The effect of difluorodichloromethane additives on spark initiated combustion of hydrogen and methane in air and oxygen at atmospheric and reduced pressures was investigated. It has been found that the ignition concentration limit of the premixed hydrogen-air mixture in the presence of difluorodichloromethane at 1 atm exceeds 10%, while it has been shown for the first time that the ignition limit of the premixed methane-air mixture is 1% of difluorodichloromethane, which is thereby the most effective methane combustion inhibitor. This also means that the active combustion centers of hydrogen and methane, which determine the development of combustion, have a different chemical nature. Thus, the reaction including a difluorodichloromethane molecule resulting in the formation of HF ($\nu$ = 2.3) during methane combustion should include a step involving the active methane combustion intermediate.

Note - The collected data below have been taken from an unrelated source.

--- src/rtl/prozessor_pkg.sv ---
// -----------------------------------------------------------------------------
// prozessor_pkg
// Shared definitions for the processor front end: datapath widths and the
// state encoding of the instruction fetch unit (befehls_abruf).
// -----------------------------------------------------------------------------
package prozessor_pkg;

    localparam int ADR_BREITE   = 26;   // address width, equals Programmzahler width
    localparam int DATEN_BREITE = 32;   // instruction word width

    // Fetch unit states; the encoding is fixed so other blocks and debug
    // tooling can decode the state register directly.
    typedef enum logic [1:0] {
        ZUSTAND_ANFRAGE = 2'd0,   // issue the read request
        ZUSTAND_WARTEN  = 2'd1,   // request accepted, waiting for read data
        ZUSTAND_VOLL    = 2'd2,   // instruction held for the decoder
        ZUSTAND_WEITER  = 2'd3    // one-cycle PC advance pulse
    } zustand_t;

endpackage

Using hyperspectrometers of the visible and near-infrared ranges in the products of the oxidation reactions of hydrogen and methane in the presence of difluorodichloromethane, vibrationally excited HF molecules ($\nu$ = 2.3) were first discovered. For the first time, it was found that HF molecules ($\nu$ = 3) during methane combustion are formed at the moment when the maximum rate of chemical conversion is achieved, that is, reactions involving inhibitor molecules compete with the process of development of reaction chains. Keywords: chain burning, inhibition, methane, hydrogen, dichlorodifluoromethane, hyperspectrometer, high-speed color filming, radicals, excited particles.